* _Data for review_:
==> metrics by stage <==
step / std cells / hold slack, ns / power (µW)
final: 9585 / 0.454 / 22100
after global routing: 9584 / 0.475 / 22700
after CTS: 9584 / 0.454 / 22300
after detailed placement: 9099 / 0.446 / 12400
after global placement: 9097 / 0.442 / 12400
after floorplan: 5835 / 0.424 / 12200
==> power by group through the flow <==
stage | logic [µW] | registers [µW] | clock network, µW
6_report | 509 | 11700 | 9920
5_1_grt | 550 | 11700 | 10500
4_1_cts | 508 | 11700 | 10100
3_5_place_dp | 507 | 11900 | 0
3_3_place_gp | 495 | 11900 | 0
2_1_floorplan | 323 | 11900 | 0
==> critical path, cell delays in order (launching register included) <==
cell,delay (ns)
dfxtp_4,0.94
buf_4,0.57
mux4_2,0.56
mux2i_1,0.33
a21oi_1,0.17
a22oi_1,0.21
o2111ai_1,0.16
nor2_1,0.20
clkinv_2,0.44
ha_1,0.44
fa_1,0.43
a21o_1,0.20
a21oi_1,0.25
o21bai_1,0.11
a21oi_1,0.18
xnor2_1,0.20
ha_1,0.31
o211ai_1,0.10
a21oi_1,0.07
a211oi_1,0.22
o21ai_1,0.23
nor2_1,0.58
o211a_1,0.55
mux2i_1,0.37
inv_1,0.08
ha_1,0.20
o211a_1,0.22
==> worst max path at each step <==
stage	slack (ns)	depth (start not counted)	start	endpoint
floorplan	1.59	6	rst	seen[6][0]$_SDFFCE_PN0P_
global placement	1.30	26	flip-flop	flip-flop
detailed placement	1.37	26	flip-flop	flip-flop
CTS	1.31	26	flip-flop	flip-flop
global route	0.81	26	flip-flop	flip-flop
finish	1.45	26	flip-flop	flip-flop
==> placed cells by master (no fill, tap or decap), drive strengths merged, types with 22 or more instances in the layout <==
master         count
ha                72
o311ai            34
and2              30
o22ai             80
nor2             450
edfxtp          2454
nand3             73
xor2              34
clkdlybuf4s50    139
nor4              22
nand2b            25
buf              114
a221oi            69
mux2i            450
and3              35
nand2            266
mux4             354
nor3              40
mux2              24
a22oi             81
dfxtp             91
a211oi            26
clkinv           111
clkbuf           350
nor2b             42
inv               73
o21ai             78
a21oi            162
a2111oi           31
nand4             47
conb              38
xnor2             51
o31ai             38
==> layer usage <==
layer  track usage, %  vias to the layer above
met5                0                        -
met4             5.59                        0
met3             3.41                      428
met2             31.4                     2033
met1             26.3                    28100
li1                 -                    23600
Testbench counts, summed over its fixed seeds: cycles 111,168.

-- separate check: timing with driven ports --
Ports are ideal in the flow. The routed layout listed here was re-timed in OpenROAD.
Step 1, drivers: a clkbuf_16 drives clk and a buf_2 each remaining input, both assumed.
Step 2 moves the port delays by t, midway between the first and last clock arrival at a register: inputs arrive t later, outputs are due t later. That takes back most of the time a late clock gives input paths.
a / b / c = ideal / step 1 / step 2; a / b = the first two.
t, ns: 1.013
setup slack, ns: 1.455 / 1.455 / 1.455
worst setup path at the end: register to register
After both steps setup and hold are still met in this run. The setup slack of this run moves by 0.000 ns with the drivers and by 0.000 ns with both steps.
What follows belongs to an exercise in optimizing a design on an open flow for small area, a short achievable clock period and few clock cycles per item; a production flow would make more cautious choices. Where RTL was checked, it was by simulation tests only, not by an equivalence proof against the original. No functional check of the RTL was part of runs 3 to 5. Power is estimated from default activity; no workload was simulated.

File: flow/design.v
module lcsa_encoder (
    input  wire        clk,
    input  wire        rst,           
    input  wire        start,
    input  wire [31:0] len,           
    input  wire [31:0] spb,           
    input  wire [31:0] bits,          
    output wire        busy,
    output wire        s_valid,
    input  wire        s_ready,
    output wire [12:0] s_index,
    output wire [9:0]  s_trits,       
    output wire [63:0] s_time,
    output wire        s_last,
    output wire        done,
    output wire        done_err,
    output wire [2:0]  done_code,
    output wire [3:0]  done_cause,
    output wire [13:0] done_n,
    output wire [7:0]  done_half
);
    localparam [1:0] PH_INIT  = 2'd0,    
                     PH_DIV   = 2'd1,    
                     PH_PRIME = 2'd2,    
                     PH_RUN   = 2'd3;    
    reg         busy_r, done_r, sv_r, last_r;
    reg         err_r;
    reg         cap_r;               
    reg         sec_r;               
    reg  [13:0] e_r;                 
    reg         tb_r, tnb_r, tf_r, tfnb_r, tman_r, tami_r;    
    reg         th_r, tm_r;          
    reg  [3:0]  tl_r;                
    reg  [51:0] tfrac_r;
    reg  [8:0]  s_r;                 
    reg         s_one;               
    reg  [31:0] bsh;                 
    reg  [8:0]  j_r;                 
    reg  [4:0]  lrem;                
    reg         pol_r;               
    reg  [1:0]  ph;
    reg  [4:0]  dcnt;
    reg  [53:0] aq;
    reg         c_r;
    reg  [7:0]  ar;
    reg  [53:0] dq;
    reg  [7:0]  dr;
    reg  [4:0]  xa;                  
    wire accept = start && !busy_r;
    wire len_le0 = len[31] || (len == 32'd0);
    wire spb_le0 = spb[31] || (spb == 32'd0);
    wire len_big = (len[30:6] != 25'd0) || (len[5] && (len[4:0] != 5'd0));
    wire spb_big = (spb[30:9] != 22'd0) || (spb[8] && (spb[7:0] != 8'd0));
    wire chk_err = len_le0 || spb_le0 || len_big || spb_big;
    wire chk_cap = !len_le0 && !spb_le0;
    wire chk_sec = chk_cap ? !len_big : !len_le0;
    wire [8:0] s_div = {s_r[8:2], s_r[1] | s_one, s_r[0] & !s_one};
    wire [8:0] sm1   = s_r - 9'd1;                
    reg [7:0] r_init;                             
    reg [3:0] p_len;
    integer k;
    always @(*) begin
        r_init = 8'd1;
        p_len  = 4'd0;
        for (k = 0; k < 8; k = k + 1)
            if (sm1[k]) begin
                r_init = 8'd1 << k;
                p_len  = k[3:0] + 4'd1;
            end
    end
    wire [9:0]  ds1  = {1'b0, s_div};
    wire [9:0]  ds2  = {s_div, 1'b0};
    wire [9:0]  ds3  = ds1 + ds2;
    wire [9:0]  t4   = {dr, 2'b00};
    wire [10:0] df1  = {1'b0, t4} - {1'b0, ds1};
    wire [10:0] df2  = {1'b0, t4} - {1'b0, ds2};
    wire [10:0] df3  = {1'b0, t4} - {1'b0, ds3};
    wire [1:0]  dqb  = !df3[10] ? 2'd3 : !df2[10] ? 2'd2 : !df1[10] ? 2'd1 : 2'd0;
    wire [7:0]  dr_d = !df3[10] ? df3[7:0] : !df2[10] ? df2[7:0] : !df1[10] ? df1[7:0] : t4[7:0];
    wire        prime = (ph == PH_PRIME);
    function [54:0] add55;
        input [54:0] a;
        input [54:0] b;
        input        cin;
        reg   [54:0] g, p, gg, pp;
        integer l, i, j;
        begin
            g  = a & b;
            p  = a ^ b;
            gg = g;
            pp = p;
            gg[0] = g[0] | (p[0] & cin);
            for (l = 0; l < 6; l = l + 1)
                for (i = 0; i < 55; i = i + 1)
                    if ((i >> l) & 1) begin
                        j = ((i >> l) << l) - 1;
                        gg[i] = gg[i] | (pp[i] & gg[j]);
                        pp[i] = pp[i] & pp[j];
                    end
            add55 = p ^ {gg[53:0], cin};
        end
    endfunction
    wire [54:0] qs    = add55({1'b0, aq}, {1'b0, dq}, c_r);
    wire        xo    = qs[54];
    wire [8:0]  rn0   = {1'b0, ar} + {1'b0, dr};         
    wire [9:0]  rn1   = {1'b0, rn0} - {1'b0, s_r};       
    wire        rc    = !prime && !rn1[9];               
    wire [9:0]  rn0s  = {1'b0, rn0} + {1'b0, s_r};       
    wire        x0    = qs[0] ^ rc;
    wire [7:0]  ar_n  = rc ? rn1[7:0] : rn0[7:0];
    wire [7:0]  ar_h  = rc ? (x0 ? rn0[8:1] : rn1[8:1])
                           : (x0 ? rn0s[8:1] : rn0[8:1]);
    wire [9:0]  dr_h  = dq[0] ? ({1'b0, s_r} + {2'd0, dr}) : {2'd0, dr};
    wire [53:0] mrnd  = {1'b0, aq[53:1]} + {53'd0, aq[0] | c_r};
    wire [4:0]  xo_r  = xa + {4'd0, mrnd[53]};
    wire [8:0]  j_inc  = j_r + 9'd1;
    wire        wrap   = (j_r == sm1);
    wire [8:0]  j_n    = wrap ? 9'd0 : j_inc;
    wire [31:0] bsh_n  = wrap ? {1'b0, bsh[31:1]} : bsh;
    wire [4:0]  lrem_n = wrap ? lrem - 5'd1 : lrem;
    wire        pol_n  = (wrap && bsh[0]) ? !pol_r : pol_r;
    wire        b_n    = wrap ? bsh[1] : bsh[0];
    wire        f_n    = wrap ? (s_r[8:1] != 8'd0) : (j_inc < {1'b0, s_r[8:1]});
    wire        lj_n   = wrap ? (sm1 == 9'd0) : (j_inc == sm1);
    wire        last_n = lj_n && (wrap ? (lrem == 5'd1) : (lrem == 5'd0));
    wire mv    = sv_r && s_ready;
    wire ld    = (ph == PH_RUN) && !last_r && (!sv_r || s_ready);
    wire acc   = ld || prime;
    always @(posedge clk) begin
        if (rst) begin
            busy_r <= 1'b0;
            sv_r   <= 1'b0;
            done_r <= 1'b0;
        end else if (!busy_r) begin
            done_r <= accept && chk_err;
            busy_r <= accept && !chk_err;
            sv_r   <= accept && !chk_err;
        end else begin
            done_r <= mv && last_r;
            busy_r <= !(mv && last_r);
            if (ld)
                sv_r <= 1'b1;
            else if (mv)
                sv_r <= 1'b0;
        end
    end
    always @(posedge clk) begin
        if (accept) begin
            err_r   <= chk_err;
            cap_r   <= chk_cap;
            sec_r   <= chk_sec;
        end
    end
    always @(posedge clk) begin
        if (!busy_r) begin
            e_r     <= 14'd0;
            tb_r    <= bits[0];
            tnb_r   <= !bits[0];
            tf_r    <= (spb[8:1] != 8'd0);
            tfnb_r  <= (spb[8:1] != 8'd0) && !bits[0];
            tman_r  <= !(bits[0] ^ (spb[8:1] != 8'd0));
            tami_r  <= 1'b0;
            last_r  <= (len[5:0] == 6'd1) && (spb[8:0] == 9'd1);
            th_r    <= 1'b0;
            tm_r    <= 1'b0;
            tl_r    <= 4'd0;
            tfrac_r <= 52'd0;
            s_r     <= spb[8:0];
            s_one   <= (spb[8:0] == 9'd1);
            bsh     <= bits;
            j_r     <= 9'd0;
            lrem    <= len[4:0] - 5'd1;
            pol_r   <= 1'b0;
        end else begin
            if (mv)
                e_r <= e_r + 14'd1;
            if (ld) begin
                tb_r    <= b_n;
                tnb_r   <= !b_n;
                tf_r    <= f_n;
                tfnb_r  <= f_n && !b_n;
                tman_r  <= !(b_n ^ f_n);
                tami_r  <= b_n && pol_n;
                last_r  <= last_n;
                th_r    <= xo_r[4];
                tm_r    <= !xo_r[4];
                tl_r    <= xo_r[3:0];
                tfrac_r <= mrnd[51:0];
                bsh     <= bsh_n;
                j_r     <= j_n;
                lrem    <= lrem_n;
                pol_r   <= pol_n;
            end
        end
    end
    always @(posedge clk) begin
        if (!busy_r) begin
            ph   <= PH_INIT;
            aq   <= 54'd0;
            c_r  <= 1'b0;
            ar   <= 8'd0;
        end else begin
            case (ph)
                PH_INIT: begin
                    dr   <= r_init;
                    xa   <= 5'd15 - {1'b0, p_len};
                    dcnt <= 5'd26;
                    ph   <= PH_DIV;
                end
                PH_DIV: begin
                    dq   <= {dq[51:0], dqb};
                    dr   <= dr_d;
                    dcnt <= dcnt - 5'd1;
                    if (dcnt == 5'd0) ph <= PH_PRIME;
                end
                PH_PRIME: ph <= PH_RUN;
                default: ;
            endcase
            if (acc) begin
                if (xo) begin
                    aq  <= qs[54:1];
                    c_r <= qs[0] && rc;
                    ar  <= ar_h;
                    dq  <= {1'b0, dq[53:1]};
                    dr  <= dr_h[8:1];
                    xa  <= xa + 5'd1;
                end else begin
                    aq  <= qs[53:0];
                    c_r <= rc;
                    ar  <= ar_n;
                end
            end
        end
    end
    assign busy       = busy_r;
    assign s_valid    = sv_r;
    assign s_index    = e_r[12:0];
    assign s_trits    = {tami_r, tb_r, tman_r, 1'b1, tfnb_r, tf_r, tnb_r, 1'b1, 1'b0, tb_r};
    assign s_time     = {1'b0, th_r, {6{tm_r}}, tl_r, tfrac_r};
    assign s_last     = last_r;
    assign done       = done_r;
    assign done_err   = err_r;
    assign done_code  = {cap_r, 1'b0, !cap_r};
    assign done_cause = {1'b0, cap_r, sec_r, !sec_r};
    assign done_n     = e_r;
    assign done_half  = s_r[8:1];
endmodule
File: flow/run.sh
#!/bin/bash
# synth_recipe.tcl (not shown) runs the flow's synth.tcl, then flattens the netlist and writes it again
# the make line also repeats each setting of config.mk as NAME=value (left out here)
make -C /OpenROAD-flow-scripts/flow DESIGN_CONFIG=/design/flow/config.mk WORK_HOME=/design/flow/orfs CLKGATE_MAP_FILE= SYNTH_SCRIPT=/design/flow/synth_recipe.tcl finish
File: flow/config.mk
export PLATFORM = sky130hd
export DESIGN_NAME = lcsa_encoder
export DESIGN_NICKNAME = lcsa_encoder
export VERILOG_FILES = /design/flow/design.v
export SDC_FILE = /design/flow/constraint.sdc
export NUM_CORES = 4
export LEC_CHECK = 0
export ABC_CLOCK_PERIOD_IN_PS = 3500
export CAP_MARGIN = 20
export CORE_MARGIN = 2
export CORE_UTILIZATION = 40
export SETUP_SLACK_MARGIN = 5
export SLEW_MARGIN = 20
File: flow/constraint.sdc
create_clock -name core_clock -period 10.0 [get_ports {clk}]
set_input_delay 2.0000 -clock core_clock [delete_from_list [all_inputs] [get_ports {clk}]]
set_output_delay 2.0000 -clock core_clock [all_outputs]
set_load 0.01 [all_outputs]
==> flow_summary.toml, run 1 <==
[clock_network]
cts-htree-levels = 2
clk_pin_slew_ns = 0.06
worstSkewPairLatency_ns = 0.55
postCtsHoldBufs = 0
cts_buffers = 34
clockBufferDepth = 3
clock_sinks = 279
cts_root_buffer = "clkbuf_16"
cts_tree = "yes"

[pwr]
power_switching_share_pct = 23.29
clkPwrFrac_pct = 47.6
power_density_nw_per_um2 = 119.7
power_leakage_uw = 0.008457
peakVddDrop_uv = 100.7
p_int_uw = 2133
comb_power_share_pct = 8.9
p_sw_uw = 647.9
power_frac_seq_pct = 43.5

[floorplan]
die_y_um = 225.0
rows = 80
io_pins = 221
initial_core_util_pct = 40.74
core_sq_um = 47950
dieWidth_um = 225.0
die_area_sq_um = 50610

[routing]
drt-initial-drc-count = 1178
vias_per_cell = 5.590
wirelength_um = 54580
drt_first_pass_iters = 6
routed-via-count = 16687
ant_nets = 0
drc = 0
routedWlPerCell_um = 18.28

[yosys]
synth.area.top_cells = "edfxtp_1 (20%), dfxtp_1 (15%), ha_1 (9.9%)"
synth_warnings = 1
synth_cells = 2210
async_flop_share_pct = 0
synth_area_leader_cell = "edfxtp_1"
dominantRegCellSynth = "dfxtp_1"
synth_edf_count = 128
netlist.area_leader.share_pct = 19.68
synth_cell_type_count = 82
ys_ff_latch = 279
syn_avg_cell_area_sq_um = 8.838
syn_area_sq_um = 19530
yosysSeqAreaShare_pct = 35.15

[timing]
slew_viol_final = 0
skew_ns = 0.01630
finalSetupViolCount = 0
rsz0062_at_grt = "no"
relSlewSlack_pct = 28.21
tightestPinTransition_ns = 1.077
finalCritPeriodShare_pct = 47.09
setup_tns_ns = 0
period_minus_slack_ns = 4.709
max_freq_ghz = 0.2123
finalHoldViolCount = 0

[flow_run]
timing.max_cap.violations = 0

[global_routing]
antenna_found_initial = 0
grt_max_degree = 112
grt_use_total_pct = 21.39
grt_overflow = 0
grt_pass1_wl_um = 87020
first_global_vias = 15962

[final_layout]
n_fill_cell = 4566
drive_above_1_share_pct = 6.498
area_growth_pct = 18.94
final_common_cell = "nand2_1"
fin_nets = 2610
most-common-layout-cells = "nand2_1 (243), clkdlybuf4s50_1 (214), nor2_1 (176)"
utilization_pct = 48.45
fin_cells = 2985
diodes = 0

[setup_path]
r2r_cells = 18
crit_chain = "ha_1 -> fa_1 -> a21o_1 -> a21oi_1 -> xnor2_1 -> ha_1 -> and3_1 -> a21oi_1 -> a31oi_1 -> a21oi_2 -> buf_12 -> inv_2 -> ha_4 -> buf_6 -> nor3b_1 -> o21ai_0 -> o2111ai_1 -> a32o_1"
max_stage_delay_ns = 0.44
cp.depth = 18
crit_slowest_cell = "edfxtp_1"
critPathBufInv = 3
worst-path-max-fanout = 36
crit_path_start_kind = "register"
critPathTopFamily = "compound AO/OA/AOI/OAI gates"
required_ns = 10.43
arrival_ns = 5.14
worstSetupPathType = "reg2reg"
endpoint_kind = "register"

[hold_path]
whs_path_depth = 2
min_path_type = "reg2reg"

[run_status]
status = "timing/DRC/antenna clean"

[place]
gp_congestion = 0.9284
place_hpwl_um = 40060
io_buffers = 214
dp.cells = 2912
-- cell families (layout without fill, tap and decap cells) --
group           after synthesis  in the layout  synth area share (%)
flops                       279            279                 35.15
simple gates                672            672                 15.78
other cells                   2              6               0.03845
xor+xnor                    170            170                 7.661
fa+ha+maj                   166            166                 11.09
buf+inv                     229            385                 5.554
compound gates              588            588                 19.15
mux                         104            104                 5.567
-- power by group through the flow --
stage / clock (uW) / combinational [uW] / sequential [uW]
6_report: 1320 / 249 / 1210
5_1_grt: 1390 / 274 / 1210
4_1_cts: 1350 / 243 / 1210
3_5_place_dp: 0 / 240 / 1240
3_3_place_gp: 0 / 240 / 1240
2_1_floorplan: 0 / 157 / 1230
-- sequential cells by signal (all words and copies together) (netlist names), 2 cells and up --
name / flops
dcnt: 5
ar: 8
j_r: 9
lrem: 5
aq: 54
dq: 54
xa: 5
bsh: 32
ph: 2
tl_r: 4
dr: 8
e_r: 14
s_r: 9
tfrac_r: 52
-- worst reg2reg max path, stage by stage (launching register included) --
cell	delay (ns)
edfxtp_1	0.44
ha_1	0.26
fa_1	0.42
a21o_1	0.19
a21oi_1	0.23
xnor2_1	0.23
ha_1	0.39
and3_1	0.19
a21oi_1	0.22
a31oi_1	0.20
a21oi_2	0.23
buf_12	0.22
inv_2	0.14
ha_4	0.33
buf_6	0.18
nor3b_1	0.14
o21ai_0	0.17
o2111ai_1	0.14
a32o_1	0.28
-- through the flow --
stage | power [uW] | instance area, sq um | hold slack, ns | worst slack, ns
after floorplan | 1387 | 19550 | 0.4315 | 5.519
after global placement | 1476 | 21830 | 0.4546 | 4.556
after detailed placement | 1475 | 21890 | 0.4542 | 4.531
after CTS | 2808 | 23110 | 0.4677 | 5.001
after global routing | 2878 | 23230 | 0.5029 | 5.007
final | 2781 | 23230 | 0.4639 | 5.291
-- cell type report --
cell class | count | area, sq um | area share, %
Inverter | 83 | 312.8 | 1.346
Clock buffer | 51 | 1092 | 4.702
Multi-Input combinational cell | 1706 | 11670 | 50.24
Tap cell | 615 | 769.5 | 3.312
Sequential cell | 279 | 6870 | 29.57
Clock inverter | 11 | 110.1 | 0.4740
Timing Repair Buffer | 240 | 2405 | 10.35
-- synth_stat cells, types with 54 or more instances --
| cell | instances |
|---|---|
| a21oi_1 | 127 |
| nor2_1 | 178 |
| clkbuf_1 | 75 |
| nand2_1 | 243 |
| xor2_1 | 86 |
| inv_1 | 81 |
| buf_4 | 54 |
| edfxtp_1 | 128 |
| xnor2_1 | 83 |
| a211oi_1 | 66 |
| ha_1 | 154 |
| dfxtp_1 | 151 |
| o21ai_0 | 159 |
| mux2i_1 | 67 |
-- path summary, 6_finish.rpt --
check                           startpoint    end  slack (ns)
worst max-delay path                 dr[0]  ar[5]        5.29
worst max register to register       dr[0]  ar[5]        5.29
worst min register to register       ar[0]  ar[0]        0.46
worst min-delay path                 ar[0]  ar[0]        0.46
-- timing repair --
| action | CTS | global route |
|---|---|---|
| buffers inserted | 0 | 11 |
| setup endpoints to repair | 8 | 18 |
| pin swaps | 0 | 1 |
| resized for setup | 3 | 8 |
-- layer usage --
layer	up-vias	track usage, %	wire, um
met2	417	34.97	25490
met4	0	6.473	1410
met1	7957	29.10	24740
li1	8221	-	-
met5	-	0	0
met3	92	3.338	2940
Testbench counts, summed over its fixed seeds: cycles 59,046, samples 57,598.
==> run 2, diff against run 1 <==
==> flow/flow/run.sh (new file) <==
#!/bin/bash
set -o pipefail
export SETUP_SLACK_MARGIN=6
bash standard.sh > standard.log 2>&1
==> flow/standard.sh (new file) <==
#!/bin/bash
# synth_recipe.tcl (not shown) runs the flow's synth.tcl, then flattens the netlist and writes it again
# the make line also repeats each setting of config.mk as NAME=value (left out here)
make -C /OpenROAD-flow-scripts/flow DESIGN_CONFIG=/design/flow/config.mk WORK_HOME=/design/flow/orfs CLKGATE_MAP_FILE= SYNTH_SCRIPT=/design/flow/synth_recipe.tcl "${@:-finish}"
--- a/flow/config.mk
+++ b/flow/config.mk
@@ -6,8 +6,7 @@
 export NUM_CORES = 4
 export LEC_CHECK = 0
-export ABC_CLOCK_PERIOD_IN_PS = 3500
+export ABC_CLOCK_PERIOD_IN_PS = 3000
 export CAP_MARGIN = 20
 export CORE_MARGIN = 2
 export CORE_UTILIZATION = 40
-export SETUP_SLACK_MARGIN = 5
 export SLEW_MARGIN = 20
removed: flow/run.sh
==> flow_summary.toml, run 2 <==
[run_status]
status = "timing/DRC/antenna clean"

[global_routing]
antenna_found_initial = 0
grt_use_total_pct = 22.06
grt_max_degree = 85
grt_pass1_wl_um = 89730
grt_overflow = 0
first_global_vias = 16430

[timing]
finalHoldViolCount = 0
finalCritPeriodShare_pct = 39.38
final.setup.worst_slack_ns = 6.062
max_freq_ghz = 0.2539
tightestPinTransition_ns = 1.018
period_minus_slack_ns = 3.938
hold_ws_ns = 0.4575
rsz0062_at_grt = "yes"
slew_viol_final = 0
setup_tns_ns = 0
relSlewSlack_pct = 32.12
finalSetupViolCount = 0
skew_ns = 0.02235

[yosys]
yosysMostFrequentCell = "nand2_1"
synth.area.top_cells = "edfxtp_1 (20%), dfxtp_1 (15%), ha_1 (9.9%)"
synth_area_leader_cell = "edfxtp_1"
ys_top_cells_by_count = "nand2_1 (243), nor2_1 (178), o21ai_0 (159)"
async_flop_share_pct = 0
dominantRegCellSynth = "dfxtp_1"
ys_ff_latch = 279
syn_avg_cell_area_sq_um = 8.838
synth_cell_type_count = 82
yosysSeqAreaShare_pct = 35.15
synth_warnings = 1
synth_cells = 2210
netlist.area_leader.share_pct = 19.68
syn_area_sq_um = 19530
synth_edf_count = 128

[clock_network]
cts_buffers = 35
clk_pin_slew_ns = 0.06
clockBufferDepth = 3
postCtsHoldBufs = 0
cts_root_buffer = "clkbuf_16"
cts-htree-levels = 2
cts_tree = "yes"
worstSkewPairLatency_ns = 0.55
clock_sinks = 279

[final_layout]
area_growth_pct = 22.96
diodes = 0
seq_area_sq_um = 6870
n_fill_cell = 4434
multi_input_comb_area_sq_um = 12060
most-common-layout-cells = "nand2_1 (241), clkdlybuf4s50_1 (214), nor2_1 (171)"
reg_top3 = "aq: 54 flops, dq: 54 flops, tfrac_r: 52 flops"
drive_above_1_share_pct = 10.65
final_common_cell = "nand2_1"
fin_nets = 2663
fin_cells = 3037

[routing]
drc = 0
wirelength_um = 56640
drt-initial-drc-count = 1082
ant_nets = 0
drt_first_pass_iters = 8
vias_per_cell = 5.586
routed-via-count = 16965
routedWlPerCell_um = 18.65

[floorplan]
initial_core_util_pct = 40.74
die_area_sq_um = 50610
die_y_um = 225.0
io_pins = 221
dieWidth_um = 225.0
core_sq_um = 47950
rows = 80

[setup_path]
arrival_ns = 4.35
worst-path-max-fanout = 9
crit_path_start_kind = "register"
required_ns = 10.41
endpoint_kind = "register"
worstSetupPathType = "reg2reg"

[pwr]
power_density_nw_per_um2 = 114.7
total_power_uw = 2756
power_leakage_uw = 0.008760
peakVddDrop_uv = 106.5

[flow_run]
timing.max_cap.violations = 0

[place]
place_ws_ns = 4.646
gp_congestion = 0.9103
io_buffers = 214
place_hpwl_um = 39600
dp.cells = 2911

[hold_path]
min_path_type = "reg2reg"
==> run 2: changes by cell type in the layout (fill, tap and decap cells not counted), sizes merged <==
cell      delta
inv          -5
clkinv       +4
buf         +49
a21oi        +2
bufinv       -1
clkinvlp     +2
a21o         +1
==> run 2: timing repair <==
item | 4_1_cts | 5_1_grt
gates cloned | 3 | 0
resized for setup | 44 | 59
pin swaps | 8 | 35
buffers inserted | 26 | 35
setup endpoints to repair | 179 | 134
==> run 2: kinds of logic (layout without fill, tap and decap cells) <==
| logic type | count (synthesis) | after routing | share of synthesized area [%] |
|---|---|---|---|
| multiplexers | 104 | 104 | 5.567 |
| other | 2 | 6 | 0.03845 |
| AO/OA/AOI/OAI | 588 | 591 | 19.15 |
| buffers and inverters | 229 | 434 | 5.554 |
| flip-flops | 279 | 279 | 35.15 |
| AND/OR/NAND/NOR | 672 | 672 | 15.78 |
| adder cells (fa/ha/maj) | 166 | 166 | 11.09 |
| XOR/XNOR | 170 | 170 | 7.661 |
==> run 2: path summary, 6_finish.rpt <==
| path | from | to | slack, ns | cells after the start |
|---|---|---|---|---|
| setup / recovery | dr[1] | ar[7] | 6.06 | 18 |
| hold / removal | tl_r[1] | tl_r[1] | 0.46 | 2 |
| setup reg to reg | dr[1] | ar[7] | 6.06 | 18 |
| hold reg to reg | tl_r[1] | tl_r[1] | 0.46 | 2 |
==> run 2: cell type report <==
class                      count  area share, %
inverter                      83          1.381
clock buffer                  51          4.439
clock inverter                11         0.3178
multi-input combinational   1709          50.20
tap                          615          3.204
timing repair buffer         289          11.85
sequential                   279          28.61
==> run 2: power breakdown <==
part	switching (uW)	internal (uW)	total (uW)
Combinational	139	147	287
Clock	495	765	1260
Sequential	8.56	1200	1210
==> run 2: routing by layer <==
layer / routed length [um] / share of wire, % / GRT usage, %
met1: 25660 / 45 / 29.93
met3: 3047 / 5.4 / 3.559
met4: 1189 / 2.1 / 6.024
met5: 0 / 0 / 0
met2: 26740 / 47 / 36.37
==> run 2: critical path, cell delays in order, from the launching register on <==
cell and delay (ns):
edfxtp_1 0.46, buf_6 0.16, fa_2 0.36, a21o_1 0.19
a21oi_2 0.19, xnor2_2 0.18, ha_4 0.28, and3_1 0.16
a21oi_2 0.20, a31oi_4 0.16, a21oi_4 0.27, clkinv_4 0.09
ha_4 0.29, buf_12 0.14, xor2_4 0.20, nand2_1 0.09
o21ai_0 0.08, o31ai_1 0.21, a21oi_1 0.10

* _Exercise prompt_:
Tally the lines of the records that hold the word "ideal" and output only the total.

* _Exercise solution_:
2